Validation of Reference Genes for Real-Time Polymerase Chain Reaction Studies in Atlantic Salmon

Abstract

Optimization of reference genes for real-time polymerase chain reaction (PCR) studies in fish is strongly needed. We systematically tested beta-actin (ACTB), 18S rRNA (18S), beta(2)-microglobulin (B2M), elongation factor 1-alpha (EF1A), RNA polymerase I and II (RPL1/2), and glycerol 6-phosphate dehydrogenase (G6PDH) for stability in salmon immune relevant tissues and kidney cells (ASK) infected with infectious salmon anemia virus (ISAV), plus in tissues from fish fed thia fatty acids. Transcription of all genes was unchanged in infected and thia fatty acid-treated tissues versus normal tissues.
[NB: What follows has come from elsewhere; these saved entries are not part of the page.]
## src/rtl/sand_row_stepper.sv

```systemverilog
// Row-buffered sand physics stepper: loads one row of region/floor words,
// scans it left to right one word per cycle, then streams the result out.
module sand_row_stepper #(
    parameter int CELLS     = 16,
    parameter int ROW_WORDS = 40
) (
    input  logic                 clk,
    input  logic                 reset,
    input  logic                 in_valid,
    output logic                 in_ready,
    input  logic [2*CELLS-1:0]   region,
    input  logic [2*CELLS-1:0]   floor,
    input  logic                 frame_parity,
    input  logic                 enable,
    output logic                 out_valid,
    input  logic                 out_ready,
    output logic [2*CELLS-1:0]   new_region,
    output logic [2*CELLS-1:0]   new_floor,
    output logic                 out_last,
    output logic                 busy
);

    localparam int W  = 2 * CELLS;
    localparam int CW = $clog2(ROW_WORDS);
    localparam logic [CW-1:0] LAST = CW'(ROW_WORDS - 1);

    localparam logic [1:0] AIR     = 2'b00;
    localparam logic [1:0] SAND    = 2'b01;
    localparam logic [1:0] SAND_AM = 2'b10;
    localparam logic [1:0] WALL    = 2'b11;

    typedef enum logic [1:0] {IDLE, LOAD, SCAN, DRAIN} state_t;

    state_t        state_q, state_d;
    logic [CW-1:0] w_q, w_d;
    logic          pref_q;
    logic          en_q;
    logic [W-1:0]  region_q [ROW_WORDS];
    logic [W-1:0]  floor_q  [ROW_WORDS];

    logic [CW-1:0] wp1, wm1;
    logic          in_fire;
    logic [1:0]    fx [CELLS+2];
    logic [W-1:0]  rx, fw;
    logic          px;

    assign wp1      = w_q + CW'(1);
    assign wm1      = w_q - CW'(1);
    assign in_ready = !reset && (state_q == IDLE || state_q == LOAD);
    assign in_fire  = in_valid && in_ready;

    always_comb begin
        state_d   = state_q;
        w_d       = w_q;
        out_valid = 1'b0;
        busy      = 1'b0;
        unique case (state_q)
            IDLE: begin
                if (in_fire) begin
                    state_d = LOAD;
                    w_d     = wp1;
                end
            end
            LOAD: begin
                if (in_fire) begin
                    if (w_q == LAST) begin
                        state_d = SCAN;
                        w_d     = '0;
                    end else begin
                        w_d = wp1;
                    end
                end
            end
            SCAN: begin
                busy = 1'b1;
                if (w_q == LAST) begin
                    state_d = DRAIN;
                    w_d     = '0;
                end else begin
                    w_d = wp1;
                end
            end
            DRAIN: begin
                busy      = 1'b1;
                out_valid = 1'b1;
                if (out_ready) begin
                    if (w_q == LAST) begin
                        state_d = IDLE;
                        w_d     = '0;
                    end else begin
                        w_d = wp1;
                    end
                end
            end
            default: state_d = IDLE;
        endcase
    end

    // fx[0] is the right neighbour floor cell, fx[CELLS+1] the left one.
    always_comb begin
        rx = region_q[w_q];
        px = pref_q;
        for (int k = 0; k < CELLS; k++) fx[k+1] = floor_q[w_q][2*k +: 2];
        fx[0]       = WALL;
        fx[CELLS+1] = WALL;
        if (w_q != LAST) fx[0] = floor_q[wp1][W-1 -: 2];
        if (w_q != '0) fx[CELLS+1] = floor_q[wm1][1:0];
        for (int i = CELLS - 1; i >= 0; i--) begin
            if (rx[2*i +: 2] == SAND_AM) begin
                rx[2*i +: 2] = SAND;
            end else if (rx[2*i +: 2] == SAND) begin
                if (fx[i+1] == AIR) begin
                    rx[2*i +: 2] = AIR;
                    fx[i+1]      = SAND_AM;
                end else if (fx[i+2] == AIR && fx[i] == AIR) begin
                    rx[2*i +: 2] = AIR;
                    if (px) fx[i] = SAND_AM;
                    else fx[i+2] = SAND_AM;
                    px = ~px;
                end else if (fx[i+2] == AIR) begin
                    rx[2*i +: 2] = AIR;
                    fx[i+2]      = SAND_AM;
                end else if (fx[i] == AIR) begin
                    rx[2*i +: 2] = AIR;
                    fx[i]        = SAND_AM;
                end
            end
        end
        fw = '0;
        for (int k = 0; k < CELLS; k++) fw[2*k +: 2] = fx[k+1];
    end

    always_ff @(posedge clk) begin
        if (reset) begin
            state_q <= IDLE;
            w_q     <= '0;
            pref_q  <= 1'b0;
            en_q    <= 1'b0;
        end else begin
            state_q <= state_d;
            w_q     <= w_d;
            if (in_fire) begin
                region_q[w_q] <= region;
                floor_q[w_q]  <= floor;
            end
            if (in_fire && state_q == IDLE) begin
                pref_q <= frame_parity;
                en_q   <= enable;
            end
            if (state_q == SCAN && en_q) begin
                region_q[w_q] <= rx;
                floor_q[w_q]  <= fw;
                if (w_q != '0) floor_q[wm1][1:0] <= fx[CELLS+1];
                if (w_q != LAST) floor_q[wp1][W-1 -: 2] <= fx[0];
                pref_q <= px;
            end
        end
    end

    assign new_region = (state_q == DRAIN) ? region_q[w_q] : '0;
    assign new_floor  = (state_q == DRAIN) ? floor_q[w_q] : '0;
    assign out_last   = (state_q == DRAIN) && (w_q == LAST);

endmodule

```
`config.mk`:
```
export PLATFORM = sky130hd
export DESIGN_NAME = fadd_pipe
export DESIGN_NICKNAME = d
export VERILOG_FILES = /design/src/rtl/fadd_pipe.sv
export SDC_FILE = /design/constraint.sdc
export NUM_CORES = 1
export LEC_CHECK = 0
export CELL_PAD_IN_SITES_DETAIL_PLACEMENT = 2
export CELL_PAD_IN_SITES_GLOBAL_PLACEMENT = 2
export CORE_UTILIZATION = 36
export CTS_CLUSTER_SIZE = 20
export DETAILED_ROUTE_END_ITERATION = 8
export GPL_ROUTABILITY_DRIVEN = 0
export HOLD_SLACK_MARGIN = 0.03
export PLACE_DENSITY = 0.85
export SKIP_LAST_GASP = 1
export SYNTH_ARGS = -nofsm -noshare
export SYNTH_HDL_FRONTEND = slang
export SYNTH_SLANG_ARGS = --single-unit
```
`constraint.sdc`:
```
create_clock -name clk -period 9.15 [get_ports clk]
set_input_delay 1.83 -clock clk [delete_from_list [all_inputs] [get_ports clk]]
set_output_delay 1.83 -clock clk [all_outputs]
set_load 0.05 [all_outputs]
```
`src/rtl/fadd_pipe.sv`:
```
// fadd_pipe: 3-stage IEEE-754 single add/sub (align | add+lzc | normalize/round/pack), 1 op/cycle.
// Latency 3 cycles; out_ready low stalls the output and full stages behind it, bubbles still fill.
module fadd_pipe #(
  parameter int TAG_W     = 5,
  parameter bit ROUND_RNE = 1'b1
) (
  input  logic             clk,
  input  logic             rstn,
  input  logic             in_valid,
  output logic             in_ready,
  input  logic [31:0]      x1,
  input  logic [31:0]      x2,
  input  logic             sub,
  input  logic [TAG_W-1:0] tag_in,
  output logic             out_valid,
  input  logic             out_ready,
  output logic [31:0]      y,
  output logic             ovf,
  output logic [TAG_W-1:0] tag_out
);
  logic v1_q, v1_d, v2_q, v2_d, v3_q, v3_d;
  logic ld1, ld2, ld3;

  logic [26:0]      s1_sig_l_q, s1_sig_l_d, s1_sig_s_q, s1_sig_s_d;
  logic [7:0]       s1_exp_q, s1_exp_d;
  logic             s1_sign_q, s1_sign_d, s1_esub_q, s1_esub_d;
  logic             s1_inf_q, s1_inf_d, s1_zz_q, s1_zz_d, s1_zsign_q, s1_zsign_d;
  logic [TAG_W-1:0] s1_tag_q, s1_tag_d;

  logic [27:0]      s2_sum_q, s2_sum_d;
  logic [4:0]       s2_lzc_q, s2_lzc_d;
  logic [7:0]       s2_exp_q, s2_exp_d;
  logic             s2_sign_q, s2_sign_d, s2_inf_q, s2_inf_d, s2_zz_q, s2_zz_d, s2_zsign_q, s2_zsign_d;
  logic [TAG_W-1:0] s2_tag_q, s2_tag_d;

  logic [31:0]      y_q, y_d;
  logic             ovf_q, ovf_d;
  logic [TAG_W-1:0] tag_q, tag_d;

  logic        sb, swap;
  logic [30:0] ma, mb, ml, ms;
  logic [7:0]  diff;
  logic [23:0] sig_s;
  logic [49:0] shx;
  logic [26:0] field_s;
  logic [27:0] sum;
  logic [4:0]  lzc;
  logic [27:0] norm;
  logic        rnd;
  logic [24:0] mant_r;
  logic signed [9:0] exp_r;
  logic [22:0] frac;

  // A stage loads when empty or when its contents move on; in_ready is stage 1's load.
  assign ld3       = !v3_q || out_ready;
  assign ld2       = !v2_q || ld3;
  assign ld1       = !v1_q || ld2;
  assign in_ready  = ld1;
  assign out_valid = v3_q;
  assign y         = y_q;
  assign ovf       = ovf_q;
  assign tag_out   = tag_q;

  always_comb begin
    v1_d = ld1 ? in_valid : v1_q;
    v2_d = ld2 ? v1_q : v2_q;
    v3_d = ld3 ? v2_q : v3_q;
  end

  // Stage 1: flush denormals, order by magnitude, align the smaller significand with sticky.
  always_comb begin
    sb      = x2[31] ^ sub;
    ma      = (x1[30:23] == 8'd0) ? 31'd0 : x1[30:0];
    mb      = (x2[30:23] == 8'd0) ? 31'd0 : x2[30:0];
    swap    = mb > ma;
    ml      = swap ? mb : ma;
    ms      = swap ? ma : mb;
    diff    = ml[30:23] - ms[30:23];
    sig_s   = (ms[30:23] == 8'd0) ? 24'd0 : {1'b1, ms[22:0]};
    shx     = {sig_s, 26'd0} >> diff;
    field_s = (diff >= 8'd27) ? {26'd0, |sig_s} : {shx[49:24], |shx[23:0]};

    s1_sig_l_d = s1_sig_l_q;
    s1_sig_s_d = s1_sig_s_q;
    s1_exp_d   = s1_exp_q;
    s1_sign_d  = s1_sign_q;
    s1_esub_d  = s1_esub_q;
    s1_inf_d   = s1_inf_q;
    s1_zz_d    = s1_zz_q;
    s1_zsign_d = s1_zsign_q;
    s1_tag_d   = s1_tag_q;
    if (ld1) begin
      s1_sig_l_d = {(ml[30:23] != 8'd0), ml[22:0], 3'b000};
      s1_sig_s_d = field_s;
      s1_exp_d   = ml[30:23];
      s1_sign_d  = swap ? sb : x1[31];
      s1_esub_d  = x1[31] ^ sb;
      s1_inf_d   = (x1[30:23] == 8'hFF) || (x2[30:23] == 8'hFF);
      s1_zz_d    = (ma == 31'd0) && (mb == 31'd0);
      s1_zsign_d = x1[31] & sb;
      s1_tag_d   = tag_in;
    end
  end

  // Stage 2: magnitude add/subtract (large - small never goes negative) and leading-zero count.
  always_comb begin
    sum = s1_esub_q ? ({1'b0, s1_sig_l_q} - {1'b0, s1_sig_s_q})
                    : ({1'b0, s1_sig_l_q} + {1'b0, s1_sig_s_q});
    lzc = 5'd28;
    for (int i = 0; i < 28; i++) begin
      if (sum[i]) lzc = 5'(27 - i);
    end

    s2_sum_d   = s2_sum_q;
    s2_lzc_d   = s2_lzc_q;
    s2_exp_d   = s2_exp_q;
    s2_sign_d  = s2_sign_q;
    s2_inf_d   = s2_inf_q;
    s2_zz_d    = s2_zz_q;
    s2_zsign_d = s2_zsign_q;
    s2_tag_d   = s2_tag_q;
    if (ld2) begin
      s2_sum_d   = sum;
      s2_lzc_d   = lzc;
      s2_exp_d   = s1_exp_q;
      s2_sign_d  = s1_sign_q;
      s2_inf_d   = s1_inf_q;
      s2_zz_d    = s1_zz_q;
      s2_zsign_d = s1_zsign_q;
      s2_tag_d   = s1_tag_q;
    end
  end

  // Stage 3: the binary point sits at bit 27 so a carry-out (lzc=0) and a plain result share one path.
  always_comb begin
    norm   = s2_sum_q << s2_lzc_q;
    rnd    = ROUND_RNE & norm[3] & (norm[2] | norm[1] | norm[0] | norm[4]);
    mant_r = {1'b0, norm[27:4]} + {24'd0, rnd};
    exp_r  = $signed({2'b00, s2_exp_q}) + 10'sd1 - $signed({5'd0, s2_lzc_q})
           + $signed({9'd0, mant_r[24]});
    frac   = mant_r[24] ? mant_r[23:1] : mant_r[22:0];

    y_d   = y_q;
    ovf_d = ovf_q;
    tag_d = tag_q;
    if (ld3 && v2_q) begin
      tag_d = s2_tag_q;
      ovf_d = 1'b0;
      if (s2_inf_q) begin
        y_d   = {s2_sign_q, 8'hFF, 23'd0};
        ovf_d = 1'b1;
      end else if (s2_zz_q) begin
        y_d = {s2_zsign_q, 31'd0};
      end else if (s2_sum_q == 28'd0) begin
        y_d = 32'd0;
      end else if (exp_r >= 10'sd255) begin
        y_d   = {s2_sign_q, 8'hFF, 23'd0};
        ovf_d = 1'b1;
      end else if (exp_r <= 10'sd0) begin
        y_d = 32'd0;
      end else begin
        y_d = {s2_sign_q, exp_r[7:0], frac};
      end
    end
  end

  always_ff @(posedge clk or negedge rstn) begin
    if (!rstn) begin
      v1_q       <= 1'b0;
      v2_q       <= 1'b0;
      v3_q       <= 1'b0;
      s1_sig_l_q <= '0;
      s1_sig_s_q <= '0;
      s1_exp_q   <= '0;
      s1_sign_q  <= 1'b0;
      s1_esub_q  <= 1'b0;
      s1_inf_q   <= 1'b0;
      s1_zz_q    <= 1'b0;
      s1_zsign_q <= 1'b0;
      s1_tag_q   <= '0;
      s2_sum_q   <= '0;
      s2_lzc_q   <= '0;
      s2_exp_q   <= '0;
      s2_sign_q  <= 1'b0;
      s2_inf_q   <= 1'b0;
      s2_zz_q    <= 1'b0;
      s2_zsign_q <= 1'b0;
      s2_tag_q   <= '0;
      y_q        <= '0;
      ovf_q      <= 1'b0;
      tag_q      <= '0;
    end else begin
      v1_q       <= v1_d;
      v2_q       <= v2_d;
      v3_q       <= v3_d;
      s1_sig_l_q <= s1_sig_l_d;
      s1_sig_s_q <= s1_sig_s_d;
      s1_exp_q   <= s1_exp_d;
      s1_sign_q  <= s1_sign_d;
      s1_esub_q  <= s1_esub_d;
      s1_inf_q   <= s1_inf_d;
      s1_zz_q    <= s1_zz_d;
      s1_zsign_q <= s1_zsign_d;
      s1_tag_q   <= s1_tag_d;
      s2_sum_q   <= s2_sum_d;
      s2_lzc_q   <= s2_lzc_d;
      s2_exp_q   <= s2_exp_d;
      s2_sign_q  <= s2_sign_d;
      s2_inf_q   <= s2_inf_d;
      s2_zz_q    <= s2_zz_d;
      s2_zsign_q <= s2_zsign_d;
      s2_tag_q   <= s2_tag_d;
      y_q        <= y_d;
      ovf_q      <= ovf_d;
      tag_q      <= tag_d;
    end
  end
endmodule
```
==> reports/results.tsv <==
metric	value	unit
seqPwrFrac	0.235	
grt_overflow	0	
r2r-start	s2_lzc_q[2]	
setup_viol	0	
syn_to_final_growth	15.4	%
max-clock-path-buffers	2	
ys_types	97	
reg2reg_depth	25	
dp_hpwl	43900	um
power_density	271	nW/um^2
avgSynthCellArea	8.05	um^2
syn_nets	1994	
worstHoldEndpoint	s2_tag_q[4]	
grt_pass1_vias	16300	
vias	14800	
async_reset_ff_frac	1.00	
cp.buffers_inverters	3	
grt_pass1_wl	92900	um
final.period_utilization	0.942	
hold_viol	0	
finalWorstSetupSlack	527	ps
startpoint_type	input port	
rsz0062_at_grt	no	
ys_warn_count	0	
ant_nets	0	
dp_slack	136	ps
most-common-layout-cells	nand2_1, nor2_1, dfrtp_1	
placement.io_buffers	113	
antenna_cells	0	
finalNetCount	2055	
slowest_delay	630	ps
endpoint_kind	register	
drive_gt1_frac	0.0836	
path_clk_slew	70	ps
cts_hold_buf	0	
design_area	17000	um^2
clkSinkCount	160	
r2r_setup_slack	790	ps
fill_cells	4531	
whs_path_depth	2	
p_sw	2.31	mW
antenna_found_initial	3	
cts_buffers	17	
reg2reg_to	y[17]	
die_x	204	um
postSynthCellCount	1828	
swShare	0.501	
dpl_cell_area	16400	um^2
core_area	40000	um^2
crit_family	simple AND/OR/NAND/NOR gates	
final_common_cell	nand2_1	
p_clk_frac	0.166	
worstPathMaxFanout	51	
num_io_pins	114	
via_per_inst	6.11	
status	complete, no violations	
drc	0	
hp-start	s2_tag_q[4]	
finalCriticalPeriod	8620	ps
p_comb_frac	0.600	
cts_tree	yes	
hold_slack	475	ps
leakagePower	7.26	nW
setup-tns-final	0	ps
dieArea	41700	um^2
track_usage	0.284	
slowest_stage	or4_4	
tightest_slew	965	ps
final_max_slew_viol_count	0	
rows	73	
grt_max_degree	95	
drtIter0Drc	920	
critPathRequiredTime	9490	ps
synth-seq-cells	160	
p_int	2.30	mW
synth_edf_count	0	
routedWlPerCell	24.0	um
post_cts_resize_count	0	
clock_latency	470	ps
fin_worst_skew	13.6	ps
vdd_drop_max	0.000137	V
die_h	204	um
wl	58200	um
ys.flop_type	dfrtp_1	
synth_area	14700	um^2
cpMostUsedCell	or4_4	
worstSetupPathType	in2reg	
cp_cell_sequence	clkdlybuf4s50_1 -> or4_4 -> or2_1 -> nand2_1 -> inv_1 -> ha_1 -> and4_1 -> nand3_1 -> or4_4 -> o2111a_2 -> nor2_4 -> buf_4 -> o22ai_1 -> a22o_1 -> or4_4 -> nand3_4 -> o2111ai_4 -> or3_4 -> o32ai_1	
fmax	116	MHz
relSlewSlack	0.357	
h-tree-depth	4	
clockRootBuffer	clkbuf_16	
drv_cap	0	
initial_core_util	0.368	
hold_class	reg2reg	
yosysSeqAreaShare	0.272	
dr.pass1.iters	5	
worst-endpoint-arrival	8960	ps
post_cts.repair.setup_buffers	0	
## per-stage QoR
step	instances	total power [mW]	utilization
finish	2426	4.61	0.424
global route	2426	4.87	0.424
CTS	2426	4.60	0.424
detailed placement	2395	3.75	0.409
global placement	2395	3.61	0.409
floorplan	1828	2.88	-
## cells in the mapped netlist (21+ instances only)
| cell | n | area, um^2 |
|---|---|---|
| mux2_2 | 25 | 282 |
| nor3_1 | 33 | 165 |
| xor2_1 | 23 | 201 |
| inv_1 | 113 | 424 |
| xnor2_1 | 33 | 289 |
| nor4_1 | 21 | 131 |
| nand3_1 | 27 | 135 |
| a211oi_1 | 24 | 180 |
| nand2_1 | 256 | 961 |
| clkbuf_1 | 81 | 304 |
| dfrtp_1 | 160 | 4000 |
| mux4_2 | 33 | 743 |
| mux2i_1 | 60 | 601 |
| ha_1 | 89 | 1110 |
| a21oi_1 | 134 | 671 |
| nor2_1 | 186 | 698 |
| o21ai_0 | 128 | 641 |
| a31oi_1 | 35 | 219 |
## area by class of cell
class                      instances  area, um^2  area share
clock buffer                      18         439      0.0259
clock inverter                    13         175      0.0103
inverter                         115         432      0.0254
multi-input combinational       1440        9810       0.578
sequential                       160        4000       0.236
tap                              525         657      0.0387
timing repair buffer             155        1460      0.0860
## logic make-up (layout without fill, tap and decap cells)
kind of cell | count (synthesis) | in the layout | share of synthesized area
and+or+nand+nor | 639 | 639 | 0.199
AOI/OAI and AO/OA | 530 | 530 | 0.236
buffers and inverters | 228 | 301 | 0.0613
DFF | 160 | 160 | 0.272
muxes | 122 | 122 | 0.118
adders and majority gates | 93 | 93 | 0.0805
xor gates and xnor gates | 56 | 56 | 0.0333
## tightest hold or removal path: stages, from the launching register on
cell     delay [ps]
dfrtp_1         340
nand2_1          50
nand2_1          50
## per-layer routing
| metal | vias to the layer above | track usage | part of all wire |
|---|---|---|---|
| li1 | 6736 | - | - |
| met4 | 2 | 0.104 | 0.027 |
| met2 | 370 | 0.497 | 0.51 |
| met5 | - | 0 | 0.00022 |
| met3 | 119 | 0.0328 | 0.033 |
| met1 | 7597 | 0.356 | 0.43 |
## how the worst max path moves through the flow
| stage | startpoint | endpoint | slack, ps | depth (start not counted) |
|---|---|---|---|---|
| global route | s2_lzc_q[2] | y[17] | 180 | 25 |
| finish | x2[25] | s1_sig_s_q[19] | 530 | 19 |
| CTS | x2[25] | s1_sig_s_q[19] | 610 | 19 |
| floorplan | x2[30] | s1_sig_s_q[0] | 110 | 28 |
| detailed placement | x2[25] | s1_sig_s_q[19] | 140 | 19 |
| global placement | x2[25] | s1_sig_s_q[19] | 360 | 19 |
## power groups by stage
stage                     registers (mW)  clock network, mW  logic, mW
after global placement              1.06                  0       2.55
after detailed placement            1.08                  0       2.66
after global routing                1.10              0.799       2.96
final                               1.08              0.763       2.76
after CTS                           1.08              0.776       2.74
after floorplan                     1.23                  0       1.65
## flip-flops by register name, indices dropped and copies added, names as in the netlist, 8 cells and up
register / cells
s1_exp_q: 8
s2_exp_q: 8
s1_sig_s_q: 27
y: 32
s2_sum_q: 28
s1_sig_l_q: 24
(Power assumes the default switching activity.)
==> src/flat_wrapper.sv <==
// flat-port wrapper written by rule: the top's interface ports become plain ports
module id_exe_stage_flat import cpu_pipe_pkg::*;
#(
  parameter int DATA_W = DEF_DATA_W,
  parameter int RA_W   = DEF_RA_W,
  parameter int CNT_W  = 16
)
  (clk, rst, bus_id_valid, bus_id_wreg, bus_id_m2reg, bus_id_wmem, bus_id_aluimm, bus_id_aluc, bus_id_rs, bus_id_rt, bus_id_uses_rt, bus_id_dest, bus_id_qa, bus_id_qb, bus_id_imm, bus_flush, bus_ext_stall, bus_m_wreg, bus_m_dest, bus_m_res, bus_w_wreg, bus_w_dest, bus_w_data, bus_e_valid, bus_e_wreg, bus_e_m2reg, bus_e_wmem, bus_e_aluimm, bus_e_aluc, bus_e_dest, bus_e_qa, bus_e_qb, bus_e_imm, bus_load_use_stall, bus_bubble_cnt);
  id_exe_stage_if #(.DATA_W(DATA_W), .RA_W(RA_W), .ALUC_W((4)), .CNT_W(CNT_W)) bus_i ();
  input  logic clk;
  input  logic rst;
  input wire logic [$bits(bus_i.id_valid)-1:0] bus_id_valid;
  input wire logic [$bits(bus_i.id_wreg)-1:0] bus_id_wreg;
  input wire logic [$bits(bus_i.id_m2reg)-1:0] bus_id_m2reg;
  input wire logic [$bits(bus_i.id_wmem)-1:0] bus_id_wmem;
  input wire logic [$bits(bus_i.id_aluimm)-1:0] bus_id_aluimm;
  input wire logic [$bits(bus_i.id_aluc)-1:0] bus_id_aluc;
  input wire logic [$bits(bus_i.id_rs)-1:0] bus_id_rs;
  input wire logic [$bits(bus_i.id_rt)-1:0] bus_id_rt;
  input wire logic [$bits(bus_i.id_uses_rt)-1:0] bus_id_uses_rt;
  input wire logic [$bits(bus_i.id_dest)-1:0] bus_id_dest;
  input wire logic [$bits(bus_i.id_qa)-1:0] bus_id_qa;
  input wire logic [$bits(bus_i.id_qb)-1:0] bus_id_qb;
  input wire logic [$bits(bus_i.id_imm)-1:0] bus_id_imm;
  input wire logic [$bits(bus_i.flush)-1:0] bus_flush;
  input wire logic [$bits(bus_i.ext_stall)-1:0] bus_ext_stall;
  input wire logic [$bits(bus_i.m_wreg)-1:0] bus_m_wreg;
  input wire logic [$bits(bus_i.m_dest)-1:0] bus_m_dest;
  input wire logic [$bits(bus_i.m_res)-1:0] bus_m_res;
  input wire logic [$bits(bus_i.w_wreg)-1:0] bus_w_wreg;
  input wire logic [$bits(bus_i.w_dest)-1:0] bus_w_dest;
  input wire logic [$bits(bus_i.w_data)-1:0] bus_w_data;
  output wire logic [$bits(bus_i.e_valid)-1:0] bus_e_valid;
  output wire logic [$bits(bus_i.e_wreg)-1:0] bus_e_wreg;
  output wire logic [$bits(bus_i.e_m2reg)-1:0] bus_e_m2reg;
  output wire logic [$bits(bus_i.e_wmem)-1:0] bus_e_wmem;
  output wire logic [$bits(bus_i.e_aluimm)-1:0] bus_e_aluimm;
  output wire logic [$bits(bus_i.e_aluc)-1:0] bus_e_aluc;
  output wire logic [$bits(bus_i.e_dest)-1:0] bus_e_dest;
  output wire logic [$bits(bus_i.e_qa)-1:0] bus_e_qa;
  output wire logic [$bits(bus_i.e_qb)-1:0] bus_e_qb;
  output wire logic [$bits(bus_i.e_imm)-1:0] bus_e_imm;
  output wire logic [$bits(bus_i.load_use_stall)-1:0] bus_load_use_stall;
  output wire logic [$bits(bus_i.bubble_cnt)-1:0] bus_bubble_cnt;
  assign bus_i.id_valid = bus_id_valid;
  assign bus_i.id_wreg = bus_id_wreg;
  assign bus_i.id_m2reg = bus_id_m2reg;
  assign bus_i.id_wmem = bus_id_wmem;
  assign bus_i.id_aluimm = bus_id_aluimm;
  assign bus_i.id_aluc = bus_id_aluc;
  assign bus_i.id_rs = bus_id_rs;
  assign bus_i.id_rt = bus_id_rt;
  assign bus_i.id_uses_rt = bus_id_uses_rt;
  assign bus_i.id_dest = bus_id_dest;
  assign bus_i.id_qa = bus_id_qa;
  assign bus_i.id_qb = bus_id_qb;
  assign bus_i.id_imm = bus_id_imm;
  assign bus_i.flush = bus_flush;
  assign bus_i.ext_stall = bus_ext_stall;
  assign bus_i.m_wreg = bus_m_wreg;
  assign bus_i.m_dest = bus_m_dest;
  assign bus_i.m_res = bus_m_res;
  assign bus_i.w_wreg = bus_w_wreg;
  assign bus_i.w_dest = bus_w_dest;
  assign bus_i.w_data = bus_w_data;
  assign bus_e_valid = bus_i.e_valid;
  assign bus_e_wreg = bus_i.e_wreg;
  assign bus_e_m2reg = bus_i.e_m2reg;
  assign bus_e_wmem = bus_i.e_wmem;
  assign bus_e_aluimm = bus_i.e_aluimm;
  assign bus_e_aluc = bus_i.e_aluc;
  assign bus_e_dest = bus_i.e_dest;
  assign bus_e_qa = bus_i.e_qa;
  assign bus_e_qb = bus_i.e_qb;
  assign bus_e_imm = bus_i.e_imm;
  assign bus_load_use_stall = bus_i.load_use_stall;
  assign bus_bubble_cnt = bus_i.bubble_cnt;
  id_exe_stage #(.DATA_W(DATA_W), .RA_W(RA_W), .CNT_W(CNT_W)) u_core (.clk(clk), .rst(rst), .bus(bus_i));
endmodule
Between tissues, 18S and EF1A were most stable, RPL1 and RPL2 were intermediate, and G6PDH and ACTB and B2M were the least stable. However, only 18S had constant expression in infected cells; the rest significantly down-regulated. Implications of this finding were demonstrated when normalizing major histocompatibility complex (MHC) class I expression in ASK. Software predictions supported a proper normalization is obtained combining 18S, EF1A, and RPL1 in vivo, but for in vitro viral infection assays we recommend using 18S.